• Problem
Only lines holding the word "switching" are wanted. Copy them from the listing below.

• The input
=====

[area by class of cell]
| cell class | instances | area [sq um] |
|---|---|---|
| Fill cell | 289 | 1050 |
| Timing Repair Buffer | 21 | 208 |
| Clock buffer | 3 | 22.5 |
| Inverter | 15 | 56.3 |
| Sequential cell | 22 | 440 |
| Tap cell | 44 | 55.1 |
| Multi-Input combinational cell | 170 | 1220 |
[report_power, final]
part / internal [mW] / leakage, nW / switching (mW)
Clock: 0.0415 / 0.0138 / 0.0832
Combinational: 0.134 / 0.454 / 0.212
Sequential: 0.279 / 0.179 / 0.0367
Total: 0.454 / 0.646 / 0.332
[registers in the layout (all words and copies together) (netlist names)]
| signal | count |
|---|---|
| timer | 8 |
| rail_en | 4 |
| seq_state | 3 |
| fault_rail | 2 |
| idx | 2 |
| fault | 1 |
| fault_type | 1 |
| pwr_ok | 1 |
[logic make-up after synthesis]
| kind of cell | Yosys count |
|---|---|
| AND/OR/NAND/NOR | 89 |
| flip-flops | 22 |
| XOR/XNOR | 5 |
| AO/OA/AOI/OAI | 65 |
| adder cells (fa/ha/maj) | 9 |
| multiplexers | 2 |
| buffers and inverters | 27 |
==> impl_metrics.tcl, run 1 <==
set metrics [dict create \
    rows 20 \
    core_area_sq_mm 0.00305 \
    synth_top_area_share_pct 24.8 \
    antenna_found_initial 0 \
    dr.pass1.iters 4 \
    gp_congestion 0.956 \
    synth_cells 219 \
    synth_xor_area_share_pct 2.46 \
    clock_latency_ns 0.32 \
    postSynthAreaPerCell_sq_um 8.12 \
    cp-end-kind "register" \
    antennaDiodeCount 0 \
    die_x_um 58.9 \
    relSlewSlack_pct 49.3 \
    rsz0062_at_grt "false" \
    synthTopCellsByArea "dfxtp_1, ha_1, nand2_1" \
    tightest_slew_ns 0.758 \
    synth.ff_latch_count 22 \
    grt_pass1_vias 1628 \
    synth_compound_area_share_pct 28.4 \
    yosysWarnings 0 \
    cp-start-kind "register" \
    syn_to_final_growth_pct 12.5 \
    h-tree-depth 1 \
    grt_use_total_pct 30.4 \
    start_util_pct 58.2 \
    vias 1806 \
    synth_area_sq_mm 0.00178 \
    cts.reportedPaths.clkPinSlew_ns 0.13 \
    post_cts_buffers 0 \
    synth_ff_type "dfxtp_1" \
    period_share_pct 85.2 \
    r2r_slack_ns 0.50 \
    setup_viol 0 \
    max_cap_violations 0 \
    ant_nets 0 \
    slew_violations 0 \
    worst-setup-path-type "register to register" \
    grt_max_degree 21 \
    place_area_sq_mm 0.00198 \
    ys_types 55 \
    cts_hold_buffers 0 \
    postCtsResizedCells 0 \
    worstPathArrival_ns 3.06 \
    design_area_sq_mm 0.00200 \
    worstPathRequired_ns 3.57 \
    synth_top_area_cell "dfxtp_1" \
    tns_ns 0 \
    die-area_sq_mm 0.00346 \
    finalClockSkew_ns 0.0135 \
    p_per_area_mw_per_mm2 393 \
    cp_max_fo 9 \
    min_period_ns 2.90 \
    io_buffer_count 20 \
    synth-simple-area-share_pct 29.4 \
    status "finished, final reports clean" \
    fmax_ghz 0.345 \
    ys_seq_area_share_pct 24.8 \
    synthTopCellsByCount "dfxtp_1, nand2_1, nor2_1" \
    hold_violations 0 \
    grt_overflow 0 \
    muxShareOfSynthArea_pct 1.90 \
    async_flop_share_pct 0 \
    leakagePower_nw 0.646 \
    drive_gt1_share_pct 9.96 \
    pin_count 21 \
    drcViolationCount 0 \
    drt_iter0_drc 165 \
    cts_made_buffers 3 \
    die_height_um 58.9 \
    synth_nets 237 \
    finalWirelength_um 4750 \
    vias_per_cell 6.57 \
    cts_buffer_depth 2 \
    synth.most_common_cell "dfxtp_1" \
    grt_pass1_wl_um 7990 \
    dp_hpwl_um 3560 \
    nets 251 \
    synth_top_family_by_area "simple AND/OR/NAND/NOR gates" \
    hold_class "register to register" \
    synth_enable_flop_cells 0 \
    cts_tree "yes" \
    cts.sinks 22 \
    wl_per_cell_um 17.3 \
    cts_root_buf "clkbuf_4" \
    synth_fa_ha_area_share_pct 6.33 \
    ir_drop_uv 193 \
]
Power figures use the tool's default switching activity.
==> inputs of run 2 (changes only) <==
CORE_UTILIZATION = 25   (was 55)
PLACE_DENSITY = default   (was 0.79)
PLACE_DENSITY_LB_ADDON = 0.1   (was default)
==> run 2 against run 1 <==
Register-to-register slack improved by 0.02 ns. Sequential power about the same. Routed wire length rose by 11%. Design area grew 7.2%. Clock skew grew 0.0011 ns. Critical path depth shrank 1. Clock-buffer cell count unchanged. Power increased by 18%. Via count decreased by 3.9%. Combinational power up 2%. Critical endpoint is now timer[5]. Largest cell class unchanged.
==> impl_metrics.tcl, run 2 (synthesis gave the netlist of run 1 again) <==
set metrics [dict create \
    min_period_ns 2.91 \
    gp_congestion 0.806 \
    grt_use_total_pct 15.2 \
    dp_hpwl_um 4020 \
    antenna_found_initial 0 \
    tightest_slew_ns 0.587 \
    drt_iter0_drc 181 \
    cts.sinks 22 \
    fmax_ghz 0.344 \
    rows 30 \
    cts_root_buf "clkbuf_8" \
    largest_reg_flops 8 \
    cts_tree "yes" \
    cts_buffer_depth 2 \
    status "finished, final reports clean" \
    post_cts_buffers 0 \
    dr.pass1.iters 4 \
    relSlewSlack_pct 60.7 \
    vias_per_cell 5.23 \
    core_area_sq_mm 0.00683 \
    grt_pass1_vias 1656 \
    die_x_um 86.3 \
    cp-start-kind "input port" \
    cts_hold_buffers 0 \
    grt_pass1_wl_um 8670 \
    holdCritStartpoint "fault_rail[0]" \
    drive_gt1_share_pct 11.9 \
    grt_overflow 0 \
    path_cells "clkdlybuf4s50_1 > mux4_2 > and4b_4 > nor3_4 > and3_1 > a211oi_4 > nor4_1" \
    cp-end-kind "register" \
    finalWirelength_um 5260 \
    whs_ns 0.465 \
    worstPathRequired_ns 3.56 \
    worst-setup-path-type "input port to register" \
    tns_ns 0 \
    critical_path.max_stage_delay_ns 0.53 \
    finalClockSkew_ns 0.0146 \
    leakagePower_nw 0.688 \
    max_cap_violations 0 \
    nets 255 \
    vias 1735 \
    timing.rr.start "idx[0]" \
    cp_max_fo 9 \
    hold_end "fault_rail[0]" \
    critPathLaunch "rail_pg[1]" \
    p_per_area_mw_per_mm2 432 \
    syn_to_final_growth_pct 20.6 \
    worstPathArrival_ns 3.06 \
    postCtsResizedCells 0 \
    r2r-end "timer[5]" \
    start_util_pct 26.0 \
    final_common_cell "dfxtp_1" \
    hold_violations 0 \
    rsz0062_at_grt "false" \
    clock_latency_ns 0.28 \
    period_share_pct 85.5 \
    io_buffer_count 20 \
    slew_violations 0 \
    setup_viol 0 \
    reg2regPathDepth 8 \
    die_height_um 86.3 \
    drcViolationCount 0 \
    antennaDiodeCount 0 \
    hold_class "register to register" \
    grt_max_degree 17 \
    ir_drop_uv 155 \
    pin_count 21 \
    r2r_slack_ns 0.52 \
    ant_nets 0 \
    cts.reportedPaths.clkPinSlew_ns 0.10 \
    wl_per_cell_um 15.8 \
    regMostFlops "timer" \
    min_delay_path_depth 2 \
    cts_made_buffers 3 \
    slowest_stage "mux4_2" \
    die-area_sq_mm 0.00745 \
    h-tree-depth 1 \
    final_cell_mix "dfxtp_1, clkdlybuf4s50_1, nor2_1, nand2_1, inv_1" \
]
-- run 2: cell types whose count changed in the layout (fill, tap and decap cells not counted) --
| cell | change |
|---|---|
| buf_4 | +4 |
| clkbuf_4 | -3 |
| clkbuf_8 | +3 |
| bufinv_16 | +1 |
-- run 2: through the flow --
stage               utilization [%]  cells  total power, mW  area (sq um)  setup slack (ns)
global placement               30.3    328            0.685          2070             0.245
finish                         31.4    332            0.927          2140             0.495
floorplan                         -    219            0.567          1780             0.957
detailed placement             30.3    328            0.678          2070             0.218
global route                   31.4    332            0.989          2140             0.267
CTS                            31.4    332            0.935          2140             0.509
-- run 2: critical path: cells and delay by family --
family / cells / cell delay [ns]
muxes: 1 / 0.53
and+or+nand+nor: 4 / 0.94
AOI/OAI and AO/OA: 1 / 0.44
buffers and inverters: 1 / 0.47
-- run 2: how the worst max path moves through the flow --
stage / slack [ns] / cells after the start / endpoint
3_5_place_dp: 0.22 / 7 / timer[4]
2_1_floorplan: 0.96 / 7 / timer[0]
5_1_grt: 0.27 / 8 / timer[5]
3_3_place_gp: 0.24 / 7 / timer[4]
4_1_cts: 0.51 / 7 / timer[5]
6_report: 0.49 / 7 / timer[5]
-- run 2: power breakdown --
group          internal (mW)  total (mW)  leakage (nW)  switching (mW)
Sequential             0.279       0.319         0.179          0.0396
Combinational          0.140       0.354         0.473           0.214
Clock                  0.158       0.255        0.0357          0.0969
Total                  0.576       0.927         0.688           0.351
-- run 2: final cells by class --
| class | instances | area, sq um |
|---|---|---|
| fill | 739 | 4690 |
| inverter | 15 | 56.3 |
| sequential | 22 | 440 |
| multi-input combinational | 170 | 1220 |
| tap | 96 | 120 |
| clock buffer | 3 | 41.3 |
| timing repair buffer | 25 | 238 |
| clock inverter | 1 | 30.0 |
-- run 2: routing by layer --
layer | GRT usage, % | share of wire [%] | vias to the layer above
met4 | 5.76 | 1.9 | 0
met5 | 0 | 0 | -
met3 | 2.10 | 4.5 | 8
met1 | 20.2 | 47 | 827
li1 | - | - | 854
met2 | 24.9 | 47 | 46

=====

• Completed exercise
part / internal [mW] / leakage, nW / switching (mW)
Power figures use the tool's default switching activity.
group          internal (mW)  total (mW)  leakage (nW)  switching (mW)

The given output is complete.